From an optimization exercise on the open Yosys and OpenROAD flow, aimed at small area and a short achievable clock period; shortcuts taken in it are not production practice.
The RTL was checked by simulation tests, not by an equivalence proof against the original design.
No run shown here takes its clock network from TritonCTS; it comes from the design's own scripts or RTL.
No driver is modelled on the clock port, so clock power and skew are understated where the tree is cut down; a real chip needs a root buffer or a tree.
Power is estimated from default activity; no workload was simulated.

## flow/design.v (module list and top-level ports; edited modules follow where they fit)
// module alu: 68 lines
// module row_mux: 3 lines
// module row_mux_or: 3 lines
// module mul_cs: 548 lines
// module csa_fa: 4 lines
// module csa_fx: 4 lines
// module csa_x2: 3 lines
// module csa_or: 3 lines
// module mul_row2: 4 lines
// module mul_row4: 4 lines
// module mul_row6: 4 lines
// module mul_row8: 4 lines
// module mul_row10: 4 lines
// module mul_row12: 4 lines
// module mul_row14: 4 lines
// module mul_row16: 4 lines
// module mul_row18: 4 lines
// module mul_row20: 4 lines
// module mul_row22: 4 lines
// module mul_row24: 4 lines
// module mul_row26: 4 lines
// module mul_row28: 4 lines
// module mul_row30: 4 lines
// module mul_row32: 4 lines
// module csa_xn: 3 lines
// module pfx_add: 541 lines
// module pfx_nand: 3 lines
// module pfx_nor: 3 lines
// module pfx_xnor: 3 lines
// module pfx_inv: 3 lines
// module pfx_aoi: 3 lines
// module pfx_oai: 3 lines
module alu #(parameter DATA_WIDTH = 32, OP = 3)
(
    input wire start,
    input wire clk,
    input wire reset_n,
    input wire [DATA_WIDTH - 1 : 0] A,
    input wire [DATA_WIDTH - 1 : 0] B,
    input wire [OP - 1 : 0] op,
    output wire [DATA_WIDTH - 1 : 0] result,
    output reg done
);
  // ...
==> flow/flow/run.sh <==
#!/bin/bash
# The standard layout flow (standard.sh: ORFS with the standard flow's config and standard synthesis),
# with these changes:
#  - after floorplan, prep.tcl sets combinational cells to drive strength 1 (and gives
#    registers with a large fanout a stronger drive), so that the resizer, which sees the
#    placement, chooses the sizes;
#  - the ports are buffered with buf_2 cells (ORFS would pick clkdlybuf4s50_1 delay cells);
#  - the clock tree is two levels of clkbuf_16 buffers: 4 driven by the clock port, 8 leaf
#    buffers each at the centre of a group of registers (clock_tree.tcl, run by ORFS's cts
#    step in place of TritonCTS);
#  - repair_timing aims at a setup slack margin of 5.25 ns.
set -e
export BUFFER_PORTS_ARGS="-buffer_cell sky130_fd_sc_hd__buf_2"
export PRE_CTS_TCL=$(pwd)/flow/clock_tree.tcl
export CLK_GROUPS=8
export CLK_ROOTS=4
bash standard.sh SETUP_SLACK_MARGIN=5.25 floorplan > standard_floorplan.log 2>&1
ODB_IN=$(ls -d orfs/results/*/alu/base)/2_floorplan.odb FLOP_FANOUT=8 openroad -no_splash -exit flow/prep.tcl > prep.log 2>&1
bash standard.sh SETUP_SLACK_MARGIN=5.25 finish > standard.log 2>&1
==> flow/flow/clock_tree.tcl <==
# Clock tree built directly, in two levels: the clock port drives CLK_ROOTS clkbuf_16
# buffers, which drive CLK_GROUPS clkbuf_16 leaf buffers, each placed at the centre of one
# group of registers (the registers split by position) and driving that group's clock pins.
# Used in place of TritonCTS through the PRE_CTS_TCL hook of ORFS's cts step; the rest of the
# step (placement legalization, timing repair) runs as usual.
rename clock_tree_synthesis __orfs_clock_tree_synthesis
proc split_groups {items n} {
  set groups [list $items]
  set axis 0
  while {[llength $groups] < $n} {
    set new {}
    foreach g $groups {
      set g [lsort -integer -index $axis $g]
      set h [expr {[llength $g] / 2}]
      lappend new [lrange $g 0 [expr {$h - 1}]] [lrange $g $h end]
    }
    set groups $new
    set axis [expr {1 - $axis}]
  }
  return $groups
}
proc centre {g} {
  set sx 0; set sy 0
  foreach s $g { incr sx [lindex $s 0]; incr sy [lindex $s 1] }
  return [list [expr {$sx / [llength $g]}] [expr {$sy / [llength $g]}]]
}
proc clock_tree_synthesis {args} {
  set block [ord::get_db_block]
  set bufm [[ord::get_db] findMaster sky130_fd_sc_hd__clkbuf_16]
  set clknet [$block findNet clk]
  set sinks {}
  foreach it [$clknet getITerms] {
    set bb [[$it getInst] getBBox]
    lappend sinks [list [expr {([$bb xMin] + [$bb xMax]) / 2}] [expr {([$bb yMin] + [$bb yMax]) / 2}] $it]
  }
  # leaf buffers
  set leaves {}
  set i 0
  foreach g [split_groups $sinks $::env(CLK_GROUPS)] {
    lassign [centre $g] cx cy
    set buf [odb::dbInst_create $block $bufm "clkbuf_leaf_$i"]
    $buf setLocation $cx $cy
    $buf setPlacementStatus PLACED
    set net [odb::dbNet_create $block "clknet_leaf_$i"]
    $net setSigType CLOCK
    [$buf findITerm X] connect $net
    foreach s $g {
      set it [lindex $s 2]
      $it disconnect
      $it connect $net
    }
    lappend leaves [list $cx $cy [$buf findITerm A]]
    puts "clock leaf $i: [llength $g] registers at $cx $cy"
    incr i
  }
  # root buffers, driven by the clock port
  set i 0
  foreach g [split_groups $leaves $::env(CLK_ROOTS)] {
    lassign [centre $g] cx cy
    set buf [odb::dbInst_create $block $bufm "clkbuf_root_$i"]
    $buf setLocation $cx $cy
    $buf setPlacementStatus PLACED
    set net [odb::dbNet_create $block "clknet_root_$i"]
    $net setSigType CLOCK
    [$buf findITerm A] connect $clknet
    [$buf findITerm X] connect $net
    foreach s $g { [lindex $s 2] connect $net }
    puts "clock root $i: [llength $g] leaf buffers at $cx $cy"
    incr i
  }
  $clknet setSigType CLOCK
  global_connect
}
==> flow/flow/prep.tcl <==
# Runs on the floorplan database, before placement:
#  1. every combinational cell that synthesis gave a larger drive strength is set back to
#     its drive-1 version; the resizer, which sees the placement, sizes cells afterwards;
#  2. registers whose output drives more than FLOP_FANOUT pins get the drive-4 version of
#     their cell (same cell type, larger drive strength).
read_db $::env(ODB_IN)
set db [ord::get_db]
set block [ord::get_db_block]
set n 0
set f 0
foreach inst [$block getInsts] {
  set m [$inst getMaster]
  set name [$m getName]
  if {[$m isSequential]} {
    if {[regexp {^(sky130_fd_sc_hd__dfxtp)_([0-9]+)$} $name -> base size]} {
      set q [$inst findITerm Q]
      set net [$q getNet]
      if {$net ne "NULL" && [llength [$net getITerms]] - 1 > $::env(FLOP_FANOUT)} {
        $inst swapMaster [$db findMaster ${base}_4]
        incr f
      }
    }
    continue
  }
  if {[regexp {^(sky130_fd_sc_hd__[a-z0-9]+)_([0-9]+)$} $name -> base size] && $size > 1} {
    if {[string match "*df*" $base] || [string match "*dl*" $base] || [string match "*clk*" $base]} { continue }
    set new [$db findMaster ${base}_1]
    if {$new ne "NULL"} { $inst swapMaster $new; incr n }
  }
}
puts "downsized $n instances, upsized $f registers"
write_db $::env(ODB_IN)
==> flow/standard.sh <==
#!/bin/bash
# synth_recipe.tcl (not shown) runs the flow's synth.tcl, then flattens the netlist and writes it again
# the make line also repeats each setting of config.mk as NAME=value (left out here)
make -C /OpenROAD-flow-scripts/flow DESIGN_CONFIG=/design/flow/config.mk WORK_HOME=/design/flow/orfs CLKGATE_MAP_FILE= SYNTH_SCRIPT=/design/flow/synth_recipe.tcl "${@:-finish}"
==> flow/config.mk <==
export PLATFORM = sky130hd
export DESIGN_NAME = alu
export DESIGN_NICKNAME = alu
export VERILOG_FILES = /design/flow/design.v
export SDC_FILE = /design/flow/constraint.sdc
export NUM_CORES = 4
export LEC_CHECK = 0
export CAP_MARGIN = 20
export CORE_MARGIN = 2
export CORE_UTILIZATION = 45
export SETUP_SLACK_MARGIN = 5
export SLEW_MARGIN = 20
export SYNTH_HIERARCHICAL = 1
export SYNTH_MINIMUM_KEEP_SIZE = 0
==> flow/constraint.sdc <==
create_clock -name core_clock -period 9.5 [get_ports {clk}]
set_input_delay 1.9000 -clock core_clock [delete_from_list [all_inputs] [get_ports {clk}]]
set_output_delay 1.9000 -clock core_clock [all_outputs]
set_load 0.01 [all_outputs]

--

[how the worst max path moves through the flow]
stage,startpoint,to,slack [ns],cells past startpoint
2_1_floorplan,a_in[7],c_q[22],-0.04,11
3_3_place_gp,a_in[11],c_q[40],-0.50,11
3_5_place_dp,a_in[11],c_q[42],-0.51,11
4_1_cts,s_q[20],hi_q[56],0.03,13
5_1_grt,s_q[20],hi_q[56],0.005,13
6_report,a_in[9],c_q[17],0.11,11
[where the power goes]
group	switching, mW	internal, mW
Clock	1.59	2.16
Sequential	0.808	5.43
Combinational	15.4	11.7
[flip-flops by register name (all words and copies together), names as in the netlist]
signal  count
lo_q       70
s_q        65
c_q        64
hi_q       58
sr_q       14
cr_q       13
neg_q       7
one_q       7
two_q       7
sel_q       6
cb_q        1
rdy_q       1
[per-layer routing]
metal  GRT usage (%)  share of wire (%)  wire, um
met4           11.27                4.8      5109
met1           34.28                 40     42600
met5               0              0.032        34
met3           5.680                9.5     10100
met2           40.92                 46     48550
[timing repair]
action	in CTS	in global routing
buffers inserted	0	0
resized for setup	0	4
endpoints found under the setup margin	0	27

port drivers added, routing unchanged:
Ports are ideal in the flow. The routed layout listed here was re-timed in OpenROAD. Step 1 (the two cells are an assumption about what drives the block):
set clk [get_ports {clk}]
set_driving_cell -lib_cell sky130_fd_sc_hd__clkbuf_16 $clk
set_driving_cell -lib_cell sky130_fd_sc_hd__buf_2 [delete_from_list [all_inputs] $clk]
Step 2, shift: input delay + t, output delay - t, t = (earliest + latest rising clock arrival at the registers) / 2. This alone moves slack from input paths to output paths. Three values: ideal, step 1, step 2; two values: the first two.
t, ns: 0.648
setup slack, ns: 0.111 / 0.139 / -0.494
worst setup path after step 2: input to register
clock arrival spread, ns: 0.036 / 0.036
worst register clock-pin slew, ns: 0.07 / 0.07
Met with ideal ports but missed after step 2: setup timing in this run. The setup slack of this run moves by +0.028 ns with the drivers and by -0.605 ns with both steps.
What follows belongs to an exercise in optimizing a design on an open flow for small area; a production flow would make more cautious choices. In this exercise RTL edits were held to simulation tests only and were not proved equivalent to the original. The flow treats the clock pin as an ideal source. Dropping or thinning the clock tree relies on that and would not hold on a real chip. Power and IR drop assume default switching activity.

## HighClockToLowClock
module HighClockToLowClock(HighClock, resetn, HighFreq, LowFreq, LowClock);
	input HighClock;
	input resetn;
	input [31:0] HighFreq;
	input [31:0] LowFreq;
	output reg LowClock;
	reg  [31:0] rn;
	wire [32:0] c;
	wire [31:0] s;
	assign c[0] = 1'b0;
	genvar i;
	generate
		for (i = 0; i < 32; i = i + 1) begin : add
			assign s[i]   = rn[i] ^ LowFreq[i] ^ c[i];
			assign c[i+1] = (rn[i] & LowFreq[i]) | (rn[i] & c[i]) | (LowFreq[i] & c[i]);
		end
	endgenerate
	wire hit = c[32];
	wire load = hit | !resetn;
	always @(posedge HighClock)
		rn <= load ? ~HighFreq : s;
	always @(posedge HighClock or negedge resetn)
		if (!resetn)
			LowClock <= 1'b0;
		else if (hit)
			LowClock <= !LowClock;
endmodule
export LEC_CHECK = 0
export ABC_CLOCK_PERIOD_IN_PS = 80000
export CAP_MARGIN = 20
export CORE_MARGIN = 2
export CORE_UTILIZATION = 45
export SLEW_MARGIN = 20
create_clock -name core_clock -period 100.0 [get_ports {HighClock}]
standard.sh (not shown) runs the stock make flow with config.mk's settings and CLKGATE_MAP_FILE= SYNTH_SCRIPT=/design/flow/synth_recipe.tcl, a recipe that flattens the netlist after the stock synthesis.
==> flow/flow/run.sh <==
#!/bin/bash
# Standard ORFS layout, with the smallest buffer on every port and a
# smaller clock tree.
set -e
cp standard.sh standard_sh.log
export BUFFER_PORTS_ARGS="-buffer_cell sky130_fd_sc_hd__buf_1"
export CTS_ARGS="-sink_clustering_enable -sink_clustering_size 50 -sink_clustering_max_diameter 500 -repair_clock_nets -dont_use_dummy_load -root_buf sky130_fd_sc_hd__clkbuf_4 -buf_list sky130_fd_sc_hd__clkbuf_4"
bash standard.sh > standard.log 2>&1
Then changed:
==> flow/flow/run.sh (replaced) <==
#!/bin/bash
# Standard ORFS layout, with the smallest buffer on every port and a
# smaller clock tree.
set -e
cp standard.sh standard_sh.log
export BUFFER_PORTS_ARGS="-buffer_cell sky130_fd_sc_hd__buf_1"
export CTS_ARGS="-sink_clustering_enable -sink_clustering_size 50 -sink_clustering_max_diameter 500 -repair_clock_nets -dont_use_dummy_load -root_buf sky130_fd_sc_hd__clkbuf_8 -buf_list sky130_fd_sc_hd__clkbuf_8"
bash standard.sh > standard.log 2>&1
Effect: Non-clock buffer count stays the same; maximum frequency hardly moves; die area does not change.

(Work request): Output only the number of lines in the listing that contain the string "arrival".

(Final answer): 2